> **Task description**
An identical reprint of the entire listing below is expected.

> **Raw data**
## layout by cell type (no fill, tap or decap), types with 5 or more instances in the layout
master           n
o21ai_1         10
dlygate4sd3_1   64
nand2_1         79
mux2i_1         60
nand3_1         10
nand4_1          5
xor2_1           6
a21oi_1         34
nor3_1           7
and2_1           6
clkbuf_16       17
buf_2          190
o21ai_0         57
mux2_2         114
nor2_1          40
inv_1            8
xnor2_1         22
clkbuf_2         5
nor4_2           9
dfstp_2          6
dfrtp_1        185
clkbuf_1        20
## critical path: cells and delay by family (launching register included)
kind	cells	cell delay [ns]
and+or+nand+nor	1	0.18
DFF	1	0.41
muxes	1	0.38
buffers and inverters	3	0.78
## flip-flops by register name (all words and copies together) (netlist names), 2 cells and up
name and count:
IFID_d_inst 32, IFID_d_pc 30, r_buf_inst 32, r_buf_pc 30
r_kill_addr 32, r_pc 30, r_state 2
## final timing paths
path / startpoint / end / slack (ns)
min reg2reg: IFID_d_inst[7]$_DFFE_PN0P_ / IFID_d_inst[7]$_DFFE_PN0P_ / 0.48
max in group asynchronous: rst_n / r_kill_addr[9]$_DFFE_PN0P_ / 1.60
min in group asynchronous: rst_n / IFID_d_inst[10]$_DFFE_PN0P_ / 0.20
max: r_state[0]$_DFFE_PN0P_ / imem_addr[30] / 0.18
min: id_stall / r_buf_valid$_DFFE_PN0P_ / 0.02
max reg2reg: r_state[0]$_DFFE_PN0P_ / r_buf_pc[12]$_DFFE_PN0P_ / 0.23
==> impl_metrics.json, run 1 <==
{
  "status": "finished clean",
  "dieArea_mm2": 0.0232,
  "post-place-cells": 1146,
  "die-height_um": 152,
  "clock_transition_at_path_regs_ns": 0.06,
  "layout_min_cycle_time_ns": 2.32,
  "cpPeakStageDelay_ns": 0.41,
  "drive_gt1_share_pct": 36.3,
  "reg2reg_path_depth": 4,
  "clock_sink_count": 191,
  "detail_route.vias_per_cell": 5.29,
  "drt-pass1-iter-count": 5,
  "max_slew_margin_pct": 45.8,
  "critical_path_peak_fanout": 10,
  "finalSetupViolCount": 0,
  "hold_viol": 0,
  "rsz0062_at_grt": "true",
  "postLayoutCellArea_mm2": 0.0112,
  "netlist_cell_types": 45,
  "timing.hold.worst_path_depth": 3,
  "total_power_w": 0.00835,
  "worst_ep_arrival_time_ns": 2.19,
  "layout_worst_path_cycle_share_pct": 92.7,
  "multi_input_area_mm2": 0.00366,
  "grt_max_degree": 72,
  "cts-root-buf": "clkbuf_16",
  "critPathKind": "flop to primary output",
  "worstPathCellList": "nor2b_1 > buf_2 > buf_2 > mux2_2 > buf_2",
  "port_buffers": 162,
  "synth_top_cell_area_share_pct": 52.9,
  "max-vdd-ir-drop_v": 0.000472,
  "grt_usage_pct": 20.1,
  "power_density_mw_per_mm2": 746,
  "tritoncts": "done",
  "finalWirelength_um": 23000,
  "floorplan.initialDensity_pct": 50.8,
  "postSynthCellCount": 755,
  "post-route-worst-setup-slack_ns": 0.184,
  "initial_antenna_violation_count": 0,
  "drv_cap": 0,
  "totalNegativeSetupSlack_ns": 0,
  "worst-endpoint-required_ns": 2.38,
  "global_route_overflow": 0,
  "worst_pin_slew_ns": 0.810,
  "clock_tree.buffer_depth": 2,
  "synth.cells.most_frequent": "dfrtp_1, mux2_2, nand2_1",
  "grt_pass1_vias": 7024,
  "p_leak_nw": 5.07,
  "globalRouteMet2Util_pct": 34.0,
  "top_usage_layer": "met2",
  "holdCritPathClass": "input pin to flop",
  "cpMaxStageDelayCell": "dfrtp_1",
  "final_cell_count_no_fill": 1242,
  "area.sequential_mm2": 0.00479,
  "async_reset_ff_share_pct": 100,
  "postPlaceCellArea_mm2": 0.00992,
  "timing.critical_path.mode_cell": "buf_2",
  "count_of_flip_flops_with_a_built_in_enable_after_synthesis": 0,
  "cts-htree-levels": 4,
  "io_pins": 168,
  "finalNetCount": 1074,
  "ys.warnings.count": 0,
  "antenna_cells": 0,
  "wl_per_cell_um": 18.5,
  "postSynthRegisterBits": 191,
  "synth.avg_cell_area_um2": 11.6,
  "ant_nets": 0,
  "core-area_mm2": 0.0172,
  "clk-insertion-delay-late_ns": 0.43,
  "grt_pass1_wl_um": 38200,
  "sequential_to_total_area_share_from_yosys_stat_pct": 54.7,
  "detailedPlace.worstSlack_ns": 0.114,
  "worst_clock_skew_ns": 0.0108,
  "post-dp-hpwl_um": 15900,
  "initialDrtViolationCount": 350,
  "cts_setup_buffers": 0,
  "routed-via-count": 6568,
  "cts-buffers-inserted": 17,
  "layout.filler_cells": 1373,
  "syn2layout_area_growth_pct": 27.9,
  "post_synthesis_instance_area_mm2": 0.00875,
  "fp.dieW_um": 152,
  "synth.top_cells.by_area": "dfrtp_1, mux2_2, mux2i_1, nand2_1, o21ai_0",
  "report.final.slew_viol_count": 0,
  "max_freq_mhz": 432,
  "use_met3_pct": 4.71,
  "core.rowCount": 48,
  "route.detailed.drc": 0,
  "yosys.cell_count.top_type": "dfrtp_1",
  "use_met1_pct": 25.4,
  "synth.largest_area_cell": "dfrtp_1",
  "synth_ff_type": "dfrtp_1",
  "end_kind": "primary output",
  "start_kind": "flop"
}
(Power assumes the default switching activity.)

> **Your solution**
## layout by cell type (no fill, tap or decap), types with 5 or more instances in the layout
master           n
o21ai_1         10
dlygate4sd3_1   64
nand2_1         79
mux2i_1         60
nand3_1         10
nand4_1          5
xor2_1           6
a21oi_1         34
nor3_1           7
and2_1           6
clkbuf_16       17
buf_2          190
o21ai_0         57
mux2_2         114
nor2_1          40
inv_1            8
xnor2_1         22
clkbuf_2         5
nor4_2           9
dfstp_2          6
dfrtp_1        185
clkbuf_1        20
## critical path: cells and delay by family (launching register included)
kind	cells	cell delay [ns]
and+or+nand+nor	1	0.18
DFF	1	0.41
muxes	1	0.38
buffers and inverters	3	0.78
## flip-flops by register name (all words and copies together) (netlist names), 2 cells and up
name and count:
IFID_d_inst 32, IFID_d_pc 30, r_buf_inst 32, r_buf_pc 30
r_kill_addr 32, r_pc 30, r_state 2
## final timing paths
path / startpoint / end / slack (ns)
min reg2reg: IFID_d_inst[7]$_DFFE_PN0P_ / IFID_d_inst[7]$_DFFE_PN0P_ / 0.48
max in group asynchronous: rst_n / r_kill_addr[9]$_DFFE_PN0P_ / 1.60
min in group asynchronous: rst_n / IFID_d_inst[10]$_DFFE_PN0P_ / 0.20
max: r_state[0]$_DFFE_PN0P_ / imem_addr[30] / 0.18
min: id_stall / r_buf_valid$_DFFE_PN0P_ / 0.02
max reg2reg: r_state[0]$_DFFE_PN0P_ / r_buf_pc[12]$_DFFE_PN0P_ / 0.23
==> impl_metrics.json, run 1 <==
{
  "status": "finished clean",
  "dieArea_mm2": 0.0232,
  "post-place-cells": 1146,
  "die-height_um": 152,
  "clock_transition_at_path_regs_ns": 0.06,
  "layout_min_cycle_time_ns": 2.32,
  "cpPeakStageDelay_ns": 0.41,
  "drive_gt1_share_pct": 36.3,
  "reg2reg_path_depth": 4,
  "clock_sink_count": 191,
  "detail_route.vias_per_cell": 5.29,
  "drt-pass1-iter-count": 5,
  "max_slew_margin_pct": 45.8,
  "critical_path_peak_fanout": 10,
  "finalSetupViolCount": 0,
  "hold_viol": 0,
  "rsz0062_at_grt": "true",
  "postLayoutCellArea_mm2": 0.0112,
  "netlist_cell_types": 45,
  "timing.hold.worst_path_depth": 3,
  "total_power_w": 0.00835,
  "worst_ep_arrival_time_ns": 2.19,
  "layout_worst_path_cycle_share_pct": 92.7,
  "multi_input_area_mm2": 0.00366,
  "grt_max_degree": 72,
  "cts-root-buf": "clkbuf_16",
  "critPathKind": "flop to primary output",
  "worstPathCellList": "nor2b_1 > buf_2 > buf_2 > mux2_2 > buf_2",
  "port_buffers": 162,
  "synth_top_cell_area_share_pct": 52.9,
  "max-vdd-ir-drop_v": 0.000472,
  "grt_usage_pct": 20.1,
  "power_density_mw_per_mm2": 746,
  "tritoncts": "done",
  "finalWirelength_um": 23000,
  "floorplan.initialDensity_pct": 50.8,
  "postSynthCellCount": 755,
  "post-route-worst-setup-slack_ns": 0.184,
  "initial_antenna_violation_count": 0,
  "drv_cap": 0,
  "totalNegativeSetupSlack_ns": 0,
  "worst-endpoint-required_ns": 2.38,
  "global_route_overflow": 0,
  "worst_pin_slew_ns": 0.810,
  "clock_tree.buffer_depth": 2,
  "synth.cells.most_frequent": "dfrtp_1, mux2_2, nand2_1",
  "grt_pass1_vias": 7024,
  "p_leak_nw": 5.07,
  "globalRouteMet2Util_pct": 34.0,
  "top_usage_layer": "met2",
  "holdCritPathClass": "input pin to flop",
  "cpMaxStageDelayCell": "dfrtp_1",
  "final_cell_count_no_fill": 1242,
  "area.sequential_mm2": 0.00479,
  "async_reset_ff_share_pct": 100,
  "postPlaceCellArea_mm2": 0.00992,
  "timing.critical_path.mode_cell": "buf_2",
  "count_of_flip_flops_with_a_built_in_enable_after_synthesis": 0,
  "cts-htree-levels": 4,
  "io_pins": 168,
  "finalNetCount": 1074,
  "ys.warnings.count": 0,
  "antenna_cells": 0,
  "wl_per_cell_um": 18.5,
  "postSynthRegisterBits": 191,
  "synth.avg_cell_area_um2": 11.6,
  "ant_nets": 0,
  "core-area_mm2": 0.0172,
  "clk-insertion-delay-late_ns": 0.43,
  "grt_pass1_wl_um": 38200,
  "sequential_to_total_area_share_from_yosys_stat_pct": 54.7,
  "detailedPlace.worstSlack_ns": 0.114,
  "worst_clock_skew_ns": 0.0108,
  "post-dp-hpwl_um": 15900,
  "initialDrtViolationCount": 350,
  "cts_setup_buffers": 0,
  "routed-via-count": 6568,
  "cts-buffers-inserted": 17,
  "layout.filler_cells": 1373,
  "syn2layout_area_growth_pct": 27.9,
  "post_synthesis_instance_area_mm2": 0.00875,
  "fp.dieW_um": 152,
  "synth.top_cells.by_area": "dfrtp_1, mux2_2, mux2i_1, nand2_1, o21ai_0",
  "report.final.slew_viol_count": 0,
  "max_freq_mhz": 432,
  "use_met3_pct": 4.71,
  "core.rowCount": 48,
  "route.detailed.drc": 0,
  "yosys.cell_count.top_type": "dfrtp_1",
  "use_met1_pct": 25.4,
  "synth.largest_area_cell": "dfrtp_1",
  "synth_ff_type": "dfrtp_1",
  "end_kind": "primary output",
  "start_kind": "flop"
}
(Power assumes the default switching activity.)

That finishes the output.